Recruiters say banks' pledge to automate credit derivatives trades is driving up demand for business analysts, project managers and programmers familiar with credit derivative products.
"There's been a massive increase in demand for people with credit derivatives product knowledge," says Richard Lett, a manager at recruitment firm Jonathan Wren, "Banks are still hiring now, despite the fact that it means buying out bonuses."
Demand for credit derivatives technologists is likely to increase. Prompted by the concerns of the UK and US financial services regulators, leading banks recently told the US Federal Reserve they would automate future credit derivatives trades and operational processes and clear existing backlogs by June.
There's plenty of work to do: the credit derivatives market has grown more rapidly than trading systems have been able to accommodate it. A recent study by the International Swaps and Derivatives Association (ISDA) found just 40% of confirmations in the credit derivatives market are automatically generated. Credit derivatives trades are more complex to clear than traditional vanilla trades because payments can be spread over time, there are often several counterparties, and trades need to be confirmed and then signed off by legal departments.
Robert Lycett, team leader on the banking and finance team at recruitment firm Elan, says hiring is currently highest for business analysts and project managers who can prepare the ground for new credit derivatives technologies. "Programmers will be needed in the next wave of banks' hiring," he says.
Third party providers of credit derivatives technology are also looking for staff. Calypso Technology, a San Francisco-based provider of derivatives trading and processing systems, has grown its London team from 10 to 25 people over the past year with hires from the likes of JPMorgan, Dresdner and Rabobank. Last month MarketAxess, which recently launched the first client-to-multi dealer electronic credit default swap index trading system in London and New York, hired Andy Brindle, former global head of credit derivatives at JP Morgan.

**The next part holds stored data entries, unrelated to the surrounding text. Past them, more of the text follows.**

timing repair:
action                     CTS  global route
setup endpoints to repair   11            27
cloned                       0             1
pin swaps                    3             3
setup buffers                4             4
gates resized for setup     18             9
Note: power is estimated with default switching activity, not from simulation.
==> src/rtl/mdu_issue_ctrl.sv <==
`default_nettype none
// ----------------------------------------------------------------------------
// mdu_issue_ctrl : issues one M-extension op to the MDU and returns a tagged,
//                  held writeback; div-by-zero and signed overflow answered locally
// Revision       : 1.0  initial release
// ----------------------------------------------------------------------------
module mdu_issue_ctrl #(
  parameter int WIDTH      = 32,
  parameter int P_DATA_MSB = WIDTH - 1,
  parameter int P_TIMEOUT  = 64
) (
  input  logic                  i_clk,
  input  logic                  i_rst,
  input  logic                  i_req_valid,
  output logic                  o_req_ready,
  input  logic [2:0]            i_req_op,
  input  logic [P_DATA_MSB:0]   i_req_rs1,
  input  logic [P_DATA_MSB:0]   i_req_rs2,
  input  logic [4:0]            i_req_rd_addr,
  output logic                  o_mdu_valid,
  output logic [2:0]            o_mdu_op,
  output logic [P_DATA_MSB:0]   o_mdu_rs1,
  output logic [P_DATA_MSB:0]   o_mdu_rs2,
  input  logic                  i_mdu_ready,
  input  logic [P_DATA_MSB:0]   i_mdu_rd,
  output logic                  o_wb_valid,
  input  logic                  i_wb_ready,
  output logic [4:0]            o_wb_addr,
  output logic [P_DATA_MSB:0]   o_wb_data,
  output logic                  o_wb_err
);

  typedef enum logic [1:0] {
    S_IDLE  = 2'd0,
    S_ISSUE = 2'd1,
    S_WAIT  = 2'd2,
    S_RESP  = 2'd3
  } state_t;

  localparam logic [2:0] c_OP_DIV  = 3'b100;
  localparam logic [2:0] c_OP_DIVU = 3'b101;
  localparam logic [2:0] c_OP_REM  = 3'b110;
  localparam logic [2:0] c_OP_REMU = 3'b111;

  localparam int                  c_CNT_W   = (P_TIMEOUT > 1) ? $clog2(P_TIMEOUT) : 1;
  localparam logic [c_CNT_W-1:0]  c_TO_LAST = c_CNT_W'(P_TIMEOUT - 1);
  localparam logic [P_DATA_MSB:0] c_MIN     = {1'b1, {P_DATA_MSB{1'b0}}};

  state_t              r_state;
  logic [c_CNT_W-1:0]  r_cnt;

  logic                w_rs2_zero;
  logic                w_ovf;
  logic                w_fast;
  logic [P_DATA_MSB:0] w_fast_res;

  assign w_rs2_zero = (i_req_rs2 == '0);
  assign w_ovf      = (i_req_rs1 == c_MIN) && (i_req_rs2 == '1);

  always_comb begin
    w_fast     = 1'b0;
    w_fast_res = '0;
    case (i_req_op)
      c_OP_DIV, c_OP_DIVU: begin
        if (w_rs2_zero) begin
          w_fast     = 1'b1;
          w_fast_res = '1;
        end else if (i_req_op == c_OP_DIV && w_ovf) begin
          w_fast     = 1'b1;
          w_fast_res = i_req_rs1;
        end
      end
      c_OP_REM, c_OP_REMU: begin
        if (w_rs2_zero) begin
          w_fast     = 1'b1;
          w_fast_res = i_req_rs1;
        end else if (i_req_op == c_OP_REM && w_ovf) begin
          w_fast     = 1'b1;
          w_fast_res = '0;
        end
      end
      default: ;
    endcase
  end

  always_ff @(posedge i_clk) begin
    if (i_rst) begin
      r_state     <= S_IDLE;
      r_cnt       <= '0;
      o_req_ready <= 1'b1;
      o_mdu_valid <= 1'b0;
      o_mdu_op    <= '0;
      o_mdu_rs1   <= '0;
      o_mdu_rs2   <= '0;
      o_wb_valid  <= 1'b0;
      o_wb_addr   <= '0;
      o_wb_data   <= '0;
      o_wb_err    <= 1'b0;
    end else begin
      case (r_state)
        S_IDLE: begin
          if (i_req_valid) begin
            o_req_ready <= 1'b0;
            o_wb_addr   <= i_req_rd_addr;
            o_wb_err    <= 1'b0;
            if (w_fast) begin
              o_wb_data  <= w_fast_res;
              o_wb_valid <= 1'b1;
              r_state    <= S_RESP;
            end else begin
              o_mdu_valid <= 1'b1;
              o_mdu_op    <= i_req_op;
              o_mdu_rs1   <= i_req_rs1;
              o_mdu_rs2   <= i_req_rs2;
              r_cnt       <= '0;
              r_state     <= S_ISSUE;
            end
          end
        end
        // A ready still high from the previous op must not complete this one.
        S_ISSUE: begin
          r_state <= S_WAIT;
        end
        // r_cnt holds the number of WAIT cycles already spent without ready.
        S_WAIT: begin
          if (i_mdu_ready) begin
            o_wb_data   <= i_mdu_rd;
            o_mdu_valid <= 1'b0;
            o_wb_valid  <= 1'b1;
            r_state     <= S_RESP;
          end else if (r_cnt == c_TO_LAST) begin
            o_wb_data   <= '0;
            o_wb_err    <= 1'b1;
            o_mdu_valid <= 1'b0;
            o_wb_valid  <= 1'b1;
            r_state     <= S_RESP;
          end else begin
            r_cnt <= r_cnt + c_CNT_W'(1);
          end
        end
        S_RESP: begin
          if (i_wb_ready) begin
            o_wb_valid  <= 1'b0;
            o_req_ready <= 1'b1;
            r_state     <= S_IDLE;
          end
        end
        default: begin
          r_state <= S_IDLE;
        end
      endcase
    end
  end

endmodule
`default_nettype wire
==> config.mk <==
export PLATFORM = sky130hd
export DESIGN_NAME = mdu_issue_ctrl
export DESIGN_NICKNAME = d
export VERILOG_FILES = /design/src/rtl/mdu_issue_ctrl.sv
export SDC_FILE = /design/constraint.sdc
export NUM_CORES = 1
export LEC_CHECK = 0
export CAP_MARGIN = 0
export CELL_PAD_IN_SITES_DETAIL_PLACEMENT = 1
export CELL_PAD_IN_SITES_GLOBAL_PLACEMENT = 1
export CORE_MARGIN = 4
export CORE_UTILIZATION = 29
export CTS_CLUSTER_DIAMETER = 200
export DETAILED_ROUTE_END_ITERATION = 7
export PLACE_DENSITY = 0.9
export SLEW_MARGIN = 10
export SYNTH_ARGS = -nofsm -noshare
export SYNTH_HDL_FRONTEND = slang
export SYNTH_SLANG_ARGS = --single-unit
==> constraint.sdc <==
create_clock -name i_clk -period 2.52 [get_ports i_clk]
set_clock_uncertainty 0.05 [all_clocks]
set_input_delay 0.252 -clock i_clk [delete_from_list [all_inputs] [get_ports i_clk]]
set_output_delay 0.252 -clock i_clk [all_outputs]
set_load 0.01 [all_outputs]
== Word level (Yosys, flattened, before mapping) ==
Index checks and enable logic that the tools add are counted.

* Register bits: 116
* Bits of input ports: 109
* Output and inout port bits: 108
* Logic and storage cells: 91

* Add/subtract/negate cells: 1
* Equality and inequality tests: 18
* Mux-type cells: 41
* Bitwise logic cells: 1
* Reductions and logical operators: 19

{| class="wikitable"
|+ Operator list
! kind !! number
|-
| 2-to-1 mux 32 bit || 7
|-
| one-hot mux 32 bit (2 select lines) || 2
|-
| == test 32 bit, second input constant || 2
|-
| zero test 32 bit || 1
|-
| 2-to-1 mux 6 bit || 4
|-
| 2-to-1 mux 1 bit || 16
|-
| != test 2 bit, second input constant || 7
|-
| == test 3 bit, second input constant || 4
|-
| one-hot mux 6 bit (2 select lines) || 1
|-
| AND reduction 4 bit || 3
|-
| 2-to-1 mux 2 bit || 5
|-
| AND reduction 5 bit || 2
|-
| AND reduction 3 bit || 3
|-
| one-hot mux 1 bit (2 select lines) || 4
|-
| one-hot mux 2 bit (4 select lines) || 1
|-
| adder 6 x 1 -> 6 bit, second input constant || 1
|-
| == test 6 bit, second input constant || 1
|-
| == test 2 bit, second input constant || 2
|-
| nonzero test 2 bit || 2
|-
| OR reduction 2 bit || 2
|-
| logical AND 1 bit || 3
|-
| != test 3 bit, second input constant || 1
|-
| one-hot mux 1 bit (3 select lines) || 1
|-
| nonzero test 3 bit || 1
|-
| other kinds (4) || 4
|}

== Depth between registers and ports, before layout ==
Gate-level depths: netlist of the first run.

* Depth in word-level cells: 9
* Gate-level depth with buffers: 11
* Mapped depth without buffers: 8

== Worst setup path after synthesis of the first run ==
OpenSTA, ideal clock, no wires.

* Path type: reg2reg
* Start: reg r_state[0]
* End: reg r_cnt[2]
* Setup time: 0.134 ns
* Arrival: 2.208 ns
* Required time: 2.336 ns
* Path slack: 0.128 ns
* Stages on the path, launching flop included: 11
* Path buffers: 2
* Clock period less this slack: 2.392 ns
* Cells stage by stage: dfxtp_1 > inv_1 > ha_1 > buf_2 > and2_1 > clkbuf_1 > a21oi_1 > o32ai_1 > o31ai_1 > o21ai_0 > a31oi_1

* Word-level cells in the longest chain between the ends: 3
* Elaborated cells on any way between the ends: 9
* Classes of those cells: eq/ne: 5; mux: 1; reduce/logical: 3

{| class="wikitable"
|+ Ends and longest elaborated chain
! item !! RTL line !! text
|-
| start: declaration || 49 || <nowiki>state_t r_state;</nowiki>
|-
| start signal: assignment || 88 || <nowiki>r_state <= S_IDLE;</nowiki>
|-
| start signal: assignment || 109 || <nowiki>r_state <= S_RESP;</nowiki>
|-
| start signal: assignment || 116 || <nowiki>r_state <= S_ISSUE;</nowiki>
|-
| == test 2 bit / zero test 2 bit (equally long branches) || 100 || <nowiki>case (r_state)</nowiki>
|-
| != test 2 bit (no line) / nonzero test 2 bit (equally long branches) || - ||
|-
| AND reduction 5 bit (no line) || - ||
|-
| end signal: assignment || 138 || <nowiki>r_cnt <= r_cnt + c_CNT_W'(1);</nowiki>
|-
| end: declaration || 50 || <nowiki>logic [c_CNT_W-1:0] r_cnt;</nowiki>
|}

Several ways; a longest one is shown, not always the timed one.
A chain may end at the register's enable or synchronous reset.

== Worst setup path in the final report of the first run ==
* Start: in i_req_rs2[30]
* End: reg o_mdu_rs2[24]

* Word-level cells in the longest chain between the ends: 8
* Elaborated cells on any way between the ends: 12
* Classes of those cells: eq/ne: 1; mux: 5; bitwise: 1; reduce/logical: 5

{| class="wikitable"
|+ Ends and longest elaborated chain
! item !! RTL line !! text
|-
| start: declaration || 18 || <nowiki>input logic [P_DATA_MSB:0] i_req_rs2,</nowiki>
|-
| == test 32 bit || 58 || <nowiki>assign w_ovf = (i_req_rs1 == c_MIN) && (i_req_rs2 == '1);</nowiki>
|-
| logical AND 1 bit || 58 ||
|-
| logical AND 1 bit (on tied branches) || 77, 68 ||
|-
| 2-to-1 mux 1 bit (on tied branches) || 77, 68 ||
|-
| 2-to-1 mux 1 bit (on tied branches) || 74, 65 ||
|-
| one-hot mux 1 bit (2 select lines) (*) || 63 || <nowiki>case (i_req_op)</nowiki>
|-
| inverter 1 bit (no line) (*) || - ||
|-
| AND reduction 3 bit (no line) (*) || - ||
|-
| end signal: assignment || 114 || <nowiki>o_mdu_rs2 <= i_req_rs2;</nowiki>
|-
| end: declaration || 23 || <nowiki>output logic [P_DATA_MSB:0] o_mdu_rs2,</nowiki>
|}

Mark *: on every way between the ends. The rest lies on a longest branch, timed or not.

In a finite market, demand for technologists with credit derivatives expertise is already pushing up prices. Lett says credit derivatives specialists command salaries more than 25% higher than experts in less dynamic product areas: a programmer with two to three years' experience can expect a salary of 65,000 to 70,000, plus a bonus.
Lycett says programmers with five years' derivatives experience are on base salaries up to 85,000. Similarly experienced project managers can expect a maximum base of 100,000, he says.